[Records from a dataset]
○ ○ ○
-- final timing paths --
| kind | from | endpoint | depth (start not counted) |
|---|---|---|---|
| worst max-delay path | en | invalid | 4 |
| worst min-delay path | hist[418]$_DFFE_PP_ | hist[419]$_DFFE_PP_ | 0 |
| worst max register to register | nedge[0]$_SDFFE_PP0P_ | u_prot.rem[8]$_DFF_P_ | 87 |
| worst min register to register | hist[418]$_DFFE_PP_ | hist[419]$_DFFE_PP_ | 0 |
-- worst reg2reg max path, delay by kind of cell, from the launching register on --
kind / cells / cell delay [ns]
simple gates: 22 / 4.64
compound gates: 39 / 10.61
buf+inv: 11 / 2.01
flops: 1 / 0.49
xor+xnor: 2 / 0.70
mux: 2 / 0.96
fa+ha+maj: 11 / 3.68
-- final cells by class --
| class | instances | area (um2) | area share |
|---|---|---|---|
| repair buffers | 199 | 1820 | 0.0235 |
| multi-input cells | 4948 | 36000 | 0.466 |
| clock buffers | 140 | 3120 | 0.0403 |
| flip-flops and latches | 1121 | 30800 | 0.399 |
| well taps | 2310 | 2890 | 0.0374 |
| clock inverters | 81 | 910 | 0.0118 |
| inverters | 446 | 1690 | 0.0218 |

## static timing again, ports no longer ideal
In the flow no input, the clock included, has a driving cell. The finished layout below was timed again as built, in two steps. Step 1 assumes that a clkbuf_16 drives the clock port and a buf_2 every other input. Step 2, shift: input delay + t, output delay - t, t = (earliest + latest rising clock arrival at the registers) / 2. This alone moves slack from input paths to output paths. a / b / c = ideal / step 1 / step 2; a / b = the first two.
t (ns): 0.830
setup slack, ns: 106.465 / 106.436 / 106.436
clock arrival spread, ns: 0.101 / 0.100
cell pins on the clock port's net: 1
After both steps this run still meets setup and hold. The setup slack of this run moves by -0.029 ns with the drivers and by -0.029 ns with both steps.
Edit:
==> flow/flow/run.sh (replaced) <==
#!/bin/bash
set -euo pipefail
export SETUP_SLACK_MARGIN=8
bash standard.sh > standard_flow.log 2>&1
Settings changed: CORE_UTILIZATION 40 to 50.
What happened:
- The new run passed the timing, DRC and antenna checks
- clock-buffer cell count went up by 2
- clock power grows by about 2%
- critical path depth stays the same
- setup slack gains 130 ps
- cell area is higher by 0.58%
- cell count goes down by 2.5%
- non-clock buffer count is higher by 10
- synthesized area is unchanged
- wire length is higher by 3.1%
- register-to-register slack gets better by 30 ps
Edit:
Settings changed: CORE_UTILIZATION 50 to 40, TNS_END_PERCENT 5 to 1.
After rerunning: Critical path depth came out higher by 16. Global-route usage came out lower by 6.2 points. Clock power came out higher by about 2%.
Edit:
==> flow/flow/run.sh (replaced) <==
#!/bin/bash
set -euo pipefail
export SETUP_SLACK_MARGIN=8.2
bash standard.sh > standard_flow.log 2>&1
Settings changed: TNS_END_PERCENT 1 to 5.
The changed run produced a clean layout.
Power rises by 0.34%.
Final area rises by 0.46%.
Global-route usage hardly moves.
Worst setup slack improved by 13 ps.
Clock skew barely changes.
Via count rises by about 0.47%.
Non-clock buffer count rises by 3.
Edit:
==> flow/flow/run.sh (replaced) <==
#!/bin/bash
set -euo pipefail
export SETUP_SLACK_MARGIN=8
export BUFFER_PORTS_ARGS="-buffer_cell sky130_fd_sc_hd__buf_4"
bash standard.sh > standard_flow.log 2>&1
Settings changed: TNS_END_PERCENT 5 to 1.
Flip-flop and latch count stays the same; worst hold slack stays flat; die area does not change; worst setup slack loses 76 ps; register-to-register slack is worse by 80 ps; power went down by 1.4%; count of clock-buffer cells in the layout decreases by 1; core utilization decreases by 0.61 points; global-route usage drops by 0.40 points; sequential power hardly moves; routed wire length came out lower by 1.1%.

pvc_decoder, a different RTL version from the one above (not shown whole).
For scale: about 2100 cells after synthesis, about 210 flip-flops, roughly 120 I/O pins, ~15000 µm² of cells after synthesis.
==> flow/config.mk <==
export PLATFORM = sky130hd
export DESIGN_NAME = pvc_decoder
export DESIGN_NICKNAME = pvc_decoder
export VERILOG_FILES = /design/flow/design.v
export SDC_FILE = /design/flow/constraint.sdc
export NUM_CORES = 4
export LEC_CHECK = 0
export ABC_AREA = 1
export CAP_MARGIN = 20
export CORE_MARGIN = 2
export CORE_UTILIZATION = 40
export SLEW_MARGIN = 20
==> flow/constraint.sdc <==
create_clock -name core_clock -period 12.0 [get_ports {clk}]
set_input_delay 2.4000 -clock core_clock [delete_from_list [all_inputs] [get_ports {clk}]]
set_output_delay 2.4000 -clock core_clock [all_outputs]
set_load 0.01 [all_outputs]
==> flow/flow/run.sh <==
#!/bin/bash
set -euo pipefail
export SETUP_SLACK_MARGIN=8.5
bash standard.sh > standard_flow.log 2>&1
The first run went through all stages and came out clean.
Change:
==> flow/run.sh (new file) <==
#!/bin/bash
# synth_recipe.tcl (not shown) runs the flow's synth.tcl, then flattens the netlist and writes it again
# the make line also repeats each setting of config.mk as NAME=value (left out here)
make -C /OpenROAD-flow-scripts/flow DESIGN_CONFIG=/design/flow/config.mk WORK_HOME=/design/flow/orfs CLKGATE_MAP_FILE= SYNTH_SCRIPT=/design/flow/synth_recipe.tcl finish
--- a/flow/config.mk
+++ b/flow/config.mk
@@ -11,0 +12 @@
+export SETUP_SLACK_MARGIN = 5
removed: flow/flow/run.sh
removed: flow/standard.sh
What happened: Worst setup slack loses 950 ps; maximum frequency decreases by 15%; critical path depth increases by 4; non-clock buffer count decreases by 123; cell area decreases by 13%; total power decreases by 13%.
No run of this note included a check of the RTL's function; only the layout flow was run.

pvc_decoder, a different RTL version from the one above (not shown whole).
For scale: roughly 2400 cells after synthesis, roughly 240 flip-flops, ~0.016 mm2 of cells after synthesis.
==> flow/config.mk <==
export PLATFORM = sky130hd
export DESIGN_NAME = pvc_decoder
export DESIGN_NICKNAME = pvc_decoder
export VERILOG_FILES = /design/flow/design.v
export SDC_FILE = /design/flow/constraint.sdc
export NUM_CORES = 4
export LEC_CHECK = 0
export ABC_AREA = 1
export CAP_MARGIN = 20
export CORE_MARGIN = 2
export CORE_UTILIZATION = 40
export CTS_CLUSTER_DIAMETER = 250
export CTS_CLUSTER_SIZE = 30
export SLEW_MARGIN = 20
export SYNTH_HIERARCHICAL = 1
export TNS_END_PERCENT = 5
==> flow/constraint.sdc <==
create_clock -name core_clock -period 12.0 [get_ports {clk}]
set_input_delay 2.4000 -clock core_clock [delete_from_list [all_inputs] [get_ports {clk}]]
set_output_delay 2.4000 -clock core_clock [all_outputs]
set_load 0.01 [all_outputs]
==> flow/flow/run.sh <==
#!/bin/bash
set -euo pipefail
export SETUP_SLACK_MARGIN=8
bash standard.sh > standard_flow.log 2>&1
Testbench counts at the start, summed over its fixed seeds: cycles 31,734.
From an optimization exercise on the open Yosys and OpenROAD flow, aimed at small area, a short achievable clock period and few clock cycles; shortcuts taken in it are not production practice.
The RTL was checked by simulation tests, not by an equivalence proof against the original design.
No activity file was given, so power comes from the tool's default toggle rates.

// stripe_engine
module stripe_engine (
  input  wire        clk,
  input  wire        rst,
  input  wire        cmd_valid,
  output wire        cmd_ready,
  input  wire [5:0]  cmd_k,
  input  wire [1:0]  cmd_m,
  input  wire [34:0] cmd_lost,
  input  wire [9:0]  cmd_cols,
  input  wire        in_valid,
  output wire        in_ready,
  input  wire [31:0] in_data,
  output wire        out_valid,
  input  wire        out_ready,
  output wire [31:0] out_data,
  output wire [5:0]  out_member,
  output wire        out_last
);
Size: about 3,500 cells after synthesis, about 25,000 um^2 of cells after synthesis.
export LEC_CHECK = 0
export ABC_AREA = 1
export ABC_CLOCK_PERIOD_IN_PS = 2000
export CAP_MARGIN = 65
export CORE_MARGIN = 2
export CORE_UTILIZATION = 70
export CTS_BUF_LIST = sky130_fd_sc_hd__clkbuf_8 sky130_fd_sc_hd__clkbuf_16
export CTS_CLUSTER_DIAMETER = 60
export CTS_CLUSTER_SIZE = 20
export SETUP_SLACK_MARGIN = 5
export SLEW_MARGIN = 65
create_clock -name core_clock -period 10.0 [get_ports {clk}]
standard.sh (not shown) runs the stock make flow with config.mk's settings and CLKGATE_MAP_FILE= SYNTH_SCRIPT=/design/flow/synth_recipe.tcl, a recipe that flattens the netlist after the stock synthesis.
==> flow/flow/run.sh <==
#!/bin/bash
set -euo pipefail
bash standard.sh "BUFFER_PORTS_ARGS=-buffer_cell sky130_fd_sc_hd__buf_2" finish > orfs_make.log 2>&1
Testbench counts at the start, summed over its fixed seeds: cycles 148,484.
Background: an optimization exercise with open tools, aiming at small area, a short achievable clock period and few clock cycles per item. Do not read the settings as production practice.
RTL that was checked went through simulation tests only; none was proved equivalent to the original.

Design qg_spread_quant, start of the top module:
module qg_spread_quant (
    input  wire         clk,
    input  wire         rst,
    input  wire         in_valid,
    output wire         in_ready,
    input  wire         in_first,    
    input  wire         in_blank,    
    input  wire         in_dots,     
    input  wire         in_grey3,    
    input  wire [16:0]  in_share,    
    input  wire [15:0]  in_gain,     
    input  wire [2:0]   in_lev,      
    input  wire [127:0] in_vol,      
    output reg          out_valid,
    output reg  [2:0]   out_lev,
    output reg          out_clip
);
    assign in_ready = 1'b1;
    reg         s1_valid;
    reg         s1_first, s1_blank, s1_dots, s1_grey3;
    reg [16:0]  s1_share;
    reg [15:0]  s1_ngain;    
    reg [2:0]   s1_lev;
    reg [111:0] s1_vol;
    always @(posedge clk) begin
        s1_valid <= in_valid && !rst;
        s1_first <= in_first;
        s1_blank <= in_blank;
        s1_dots  <= in_dots;
        s1_grey3 <= in_grey3;
        s1_share <= in_share;
        s1_ngain <= ~(in_dots ? 16'h4000 : in_gain);
        s1_lev   <= in_lev;
        s1_vol   <= in_vol[127:16];
    end
    genvar gi;
    wire [18:-1] bs = {2'b00, s1_share, 1'b0};     
    wire [15:0]  bg = ~s1_ngain;
    wire [32:0] mul_a, mul_b;
    wire bn0 = bs[1];
    wire b10 = bs[0] ^ 1'b0;
    wire b20 = (bs[1] & ~bs[0] & ~1'b0) | (~bs[1] & bs[0] & 1'b0);
    wire bp0_0 = ((b10 & bg[0]) | (b20 & 1'b0)) ^ bn0;
    wire bp0_1 = ((b10 & bg[1]) | (b20 & bg[0])) ^ bn0;
    wire bp0_2 = ((b10 & bg[2]) | (b20 & bg[1])) ^ bn0;
    wire bp0_3 = ((b10 & bg[3]) | (b20 & bg[2])) ^ bn0;
    wire bp0_4 = ((b10 & bg[4]) | (b20 & bg[3])) ^ bn0;
    wire bp0_5 = ((b10 & bg[5]) | (b20 & bg[4])) ^ bn0;
    wire bp0_6 = ((b10 & bg[6]) | (b20 & bg[5])) ^ bn0;
    wire bp0_7 = ((b10 & bg[7]) | (b20 & bg[6])) ^ bn0;
    wire bp0_8 = ((b10 & bg[8]) | (b20 & bg[7])) ^ bn0;
    wire bp0_9 = ((b10 & bg[9]) | (b20 & bg[8])) ^ bn0;
    wire bp0_10 = ((b10 & bg[10]) | (b20 & bg[9])) ^ bn0;
    wire bp0_11 = ((b10 & bg[11]) | (b20 & bg[10])) ^ bn0;
    wire bp0_12 = ((b10 & bg[12]) | (b20 & bg[11])) ^ bn0;
    wire bp0_13 = ((b10 & bg[13]) | (b20 & bg[12])) ^ bn0;
  ...
For scale: ~0.024 sq mm of cells after synthesis.
clock: 36.0 ns
lec_check: 0
abc_area: 1
cap_margin: 20
core_margin: 2
core_utilization: 40
cts_cluster_diameter: 100
cts_cluster_size: 22
place_density: 0.6
slew_margin: 20
standard.sh (not shown) runs the stock make flow with config.mk's settings and CLKGATE_MAP_FILE= SYNTH_SCRIPT=/design/flow/synth_recipe.tcl, a recipe that flattens the netlist after the stock synthesis.
==> flow/flow/run.sh <==
#!/bin/bash
# The standard layout, except that the ports are buffered with the
# smallest buffer (sky130_fd_sc_hd__buf_1) instead of the delay cell
# buffer_ports picks by itself, and clock tree synthesis uses smaller
# leaf buffers and adds no dummy loads.  Synthesis is the standard one.
set -euo pipefail
bash standard.sh synth > synth.log 2>&1
bash standard.sh "BUFFER_PORTS_ARGS=-buffer_cell sky130_fd_sc_hd__buf_1" \
    "CTS_ARGS=-sink_clustering_enable -repair_clock_nets -sink_clustering_size 20 -sink_clustering_max_diameter 50 -sink_clustering_buffer sky130_fd_sc_hd__clkbuf_8 -dont_use_dummy_load" \
    finish > layout.log 2>&1
The baseline passed the timing, design-rule and antenna checks.
Testbench counts at the start, summed over its fixed seeds: cycles 40,016, items 40,000.
Then changed:
==> flow/flow/run.sh (replaced) <==
#!/bin/bash
# The standard layout, except that the ports are buffered with the
# smallest buffer (sky130_fd_sc_hd__buf_1) instead of the delay cell
# buffer_ports picks by itself.  Synthesis is the standard one.
set -euo pipefail
bash standard.sh synth > synth.log 2>&1
bash standard.sh "BUFFER_PORTS_ARGS=-buffer_cell sky130_fd_sc_hd__buf_1" finish > layout.log 2>&1
Outcome: Global-route usage fell by 0.22 points; cell area rose by 0.51%; hold slack improves by 0.028 ns; clock-buffer cell count fell by 14.

========
== run 1 ==
qg_spread_quant, a different RTL version from the one above (not shown whole).
Size: about 3000 cells after synthesis, roughly 340 flip-flops, ~180 I/O pins.
clock: 36.0 ns
lec_check: 0
cap_margin: 20
core_margin: 2
core_utilization: 40
place_density: 0.6
slew_margin: 20
run.sh (not shown) runs the stock make flow with config.mk's settings and CLKGATE_MAP_FILE= SYNTH_SCRIPT=/design/flow/synth_recipe.tcl, a recipe that flattens the netlist after the stock synthesis.
Stock flow here: none of the scripts above is used.
Testbench counts of run 1, summed over its fixed seeds: cycles 40,016, items 40,000.
diff inputs: run 1 => run 2
# run 1
export LEC_CHECK = 0
export CAP_MARGIN = 20
export CORE_MARGIN = 2
export CORE_UTILIZATION = 40
export PLACE_DENSITY = 0.6
export SLEW_MARGIN = 20
create_clock -name core_clock -period 36.0 [get_ports {clk}]
# run 2
export LEC_CHECK = 0
export ABC_AREA = 1
export CAP_MARGIN = 20
export CORE_MARGIN = 2
export CORE_UTILIZATION = 40
export PLACE_DENSITY = 0.6
export SLEW_MARGIN = 20
create_clock -name core_clock -period 36.0 [get_ports {clk}]
## What came out
Run 2 vs run 1 — sequential element share of the synthesized area rose 2.2 points.
Between run 1 and run 2, number of clock buffers in the layout is lower for run 1, run 2 comes in above that.
met4 as the top layer used by detailed routing was reported by run 2, and met5 by run 1.
The standard cells in run 2 occupy less silicon area than those in run 1 do.
Of run 1 and run 2, the run reporting the lower met3 layer wire length in the routed design was run 2.
Non-clock buffer count (run 1 / run 2): 1.16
○ ○ ○
Return all lines of the data in which the string "removed" appears.

PROBLEM SOLUTION:
removed: flow/flow/run.sh
removed: flow/standard.sh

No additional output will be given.